Audit Requirements in SingaporeSep 07, 2015
Recently, key changes were made to the Companies Act 2014, introducing new criteria that now determines what qualifies a small business for audit exemption. The new small company qualifications are best demonstrated in the following revised requirements. These new requirements also assume that qualified small companies aren't a part of the following groups of companies that have undergone:
1. Transitional provisions for the first two fiscal years following the beginning of the renewed small company criteria.
2. Any general applicability.
3. A completed incorporation following the start of the renewed small company criteria.

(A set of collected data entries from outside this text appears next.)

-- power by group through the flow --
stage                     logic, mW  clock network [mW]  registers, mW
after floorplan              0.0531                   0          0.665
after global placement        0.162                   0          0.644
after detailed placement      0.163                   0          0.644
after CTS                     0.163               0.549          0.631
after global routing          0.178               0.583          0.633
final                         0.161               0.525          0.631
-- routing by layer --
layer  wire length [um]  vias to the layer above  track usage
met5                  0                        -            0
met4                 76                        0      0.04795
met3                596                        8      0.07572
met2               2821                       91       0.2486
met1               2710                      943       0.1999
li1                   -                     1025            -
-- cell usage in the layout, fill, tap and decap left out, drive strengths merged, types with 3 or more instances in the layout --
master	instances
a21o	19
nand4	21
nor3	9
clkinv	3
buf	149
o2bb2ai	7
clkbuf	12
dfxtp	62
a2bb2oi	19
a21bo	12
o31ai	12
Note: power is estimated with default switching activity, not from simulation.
$ cat src/source/doa_cfg.svh
`ifndef DOA_CFG_SVH
`define DOA_CFG_SVH

// input samples from the FFT
`define DIN_WIDTH       16
`define DIN_POINT       14

// lanes per beat and frame geometry
`define PARALLEL        4
`define VECTOR_LEN      64
`define BANDS           4

// gain before integration, powers of two
`define PRE_ACC_SHIFT   2

// accumulator input format
`define ACC_WIDTH       20
`define ACC_POINT       16

// integrator and output width
`define DOUT_WIDTH      32

`define BEATS_PER_FRAME (`VECTOR_LEN / `PARALLEL)
`define BEATS_PER_BAND  (`BEATS_PER_FRAME / `BANDS)

`endif
$ cat src/source/doa_pkg.sv
`include "doa_cfg.svh"

package doa_pkg;

    // one component of an antenna sample
    typedef logic signed [`DIN_WIDTH-1:0] sample_t;

    // transformed component, one bit of growth from the add
    typedef logic signed [`DIN_WIDTH:0] lane_t;

    // square or cross term, plus one bit for the sum of two
    typedef logic signed [2*(`DIN_WIDTH+1):0] product_t;

    // lane sum, one bit per tree level
    typedef logic signed [2*(`DIN_WIDTH+1)+$clog2(`PARALLEL):0] sum_t;

    typedef logic signed [`ACC_WIDTH-1:0] acc_in_t;
    typedef logic signed [`DOUT_WIDTH-1:0] acc_t;

    typedef logic [$clog2(`BANDS)-1:0] band_t;
    typedef logic [$clog2(`BEATS_PER_FRAME)-1:0] beat_t;

endpackage
File: src/source/doa_cfg.svh
`ifndef DOA_CFG_SVH
`define DOA_CFG_SVH

// input samples from the FFT
`define DIN_WIDTH       16
`define DIN_POINT       14

// lanes per beat and frame geometry
`define PARALLEL        4
`define VECTOR_LEN      64
`define BANDS           4

// gain before integration, powers of two
`define PRE_ACC_SHIFT   2

// accumulator input format
`define ACC_WIDTH       20
`define ACC_POINT       16

// integrator and output width
`define DOUT_WIDTH      32

`define BEATS_PER_FRAME (`VECTOR_LEN / `PARALLEL)
`define BEATS_PER_BAND  (`BEATS_PER_FRAME / `BANDS)

`endif
File: src/source/doa_pkg.sv
`include "doa_cfg.svh"

package doa_pkg;

    // one component of an antenna sample
    typedef logic signed [`DIN_WIDTH-1:0] sample_t;

    // transformed component, one bit of growth from the add
    typedef logic signed [`DIN_WIDTH:0] lane_t;

    // square or cross term, plus one bit for the sum of two
    typedef logic signed [2*(`DIN_WIDTH+1):0] product_t;

    // lane sum, one bit per tree level
    typedef logic signed [2*(`DIN_WIDTH+1)+$clog2(`PARALLEL):0] sum_t;

    typedef logic signed [`ACC_WIDTH-1:0] acc_in_t;
    typedef logic signed [`DOUT_WIDTH-1:0] acc_t;

    typedef logic [$clog2(`BANDS)-1:0] band_t;
    typedef logic [$clog2(`BEATS_PER_FRAME)-1:0] beat_t;

endpackage
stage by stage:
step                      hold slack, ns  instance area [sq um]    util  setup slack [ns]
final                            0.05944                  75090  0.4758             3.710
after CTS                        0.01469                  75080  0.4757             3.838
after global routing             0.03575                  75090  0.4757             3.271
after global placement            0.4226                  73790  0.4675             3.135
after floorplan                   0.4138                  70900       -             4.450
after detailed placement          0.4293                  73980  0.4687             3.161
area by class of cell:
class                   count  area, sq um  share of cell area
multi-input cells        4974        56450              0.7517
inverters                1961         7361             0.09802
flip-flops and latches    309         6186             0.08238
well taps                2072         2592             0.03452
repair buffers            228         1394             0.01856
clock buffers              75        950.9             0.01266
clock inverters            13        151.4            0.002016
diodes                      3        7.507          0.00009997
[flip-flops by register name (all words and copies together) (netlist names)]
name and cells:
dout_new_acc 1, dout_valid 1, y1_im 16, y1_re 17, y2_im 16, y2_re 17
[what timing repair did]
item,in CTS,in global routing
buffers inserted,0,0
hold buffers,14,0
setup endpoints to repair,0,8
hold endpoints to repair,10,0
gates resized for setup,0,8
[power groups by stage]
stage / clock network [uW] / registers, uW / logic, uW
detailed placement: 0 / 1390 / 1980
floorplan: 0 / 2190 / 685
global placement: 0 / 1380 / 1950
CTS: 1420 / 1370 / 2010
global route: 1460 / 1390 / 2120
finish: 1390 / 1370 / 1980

In general, a business entity qualifies for audit requirements in Singapore as a small company if the entity is a private company that meets the aforementioned criteria during the last two sequential fiscal years.
The changes depicted new qualifications for small companies, such as those that would qualify entities as a small company or business. According to the changes, a company must be a privately owned entity that fulfills two of three available criteria within the past two fiscal years.
To meet the new criteria, entities must have a:
1. Total annual revenue of no more than $10 million.
2. Total assets of no more than $10 million.
3. Amount of employed workers total no more than 50.
The aforementioned criteria replaces the current audit exemptions for exempt private companies that currently harbor an annual revenue of $5 million or less for the past fiscal year.
The renewed small company criteria also recognizes a wider reaching group of stakeholders, such as employees, creditors and customers, who may attain an interest in financial statements. Criteria similar to the recently revised standards have been utilized for specialized fiscal reporting in other countries like the United Kingdom and Australia.
Audits are useful, but they do cost time and money. The newly revised audit exemption will help reduce regulatory costs for smaller businesses, typically those who don't have wide market impact. It's also expected to result in a reduction of compliance costs for as much as 25,000 small businesses who currently don't qualify for an audit exemption.
Many of the previously existing safeguards will be kept active, including those that required all companies to uphold proper accounting records and to authorize shareholders with as much as 5 percent voting rights to necessitate a company to ready audited accounts.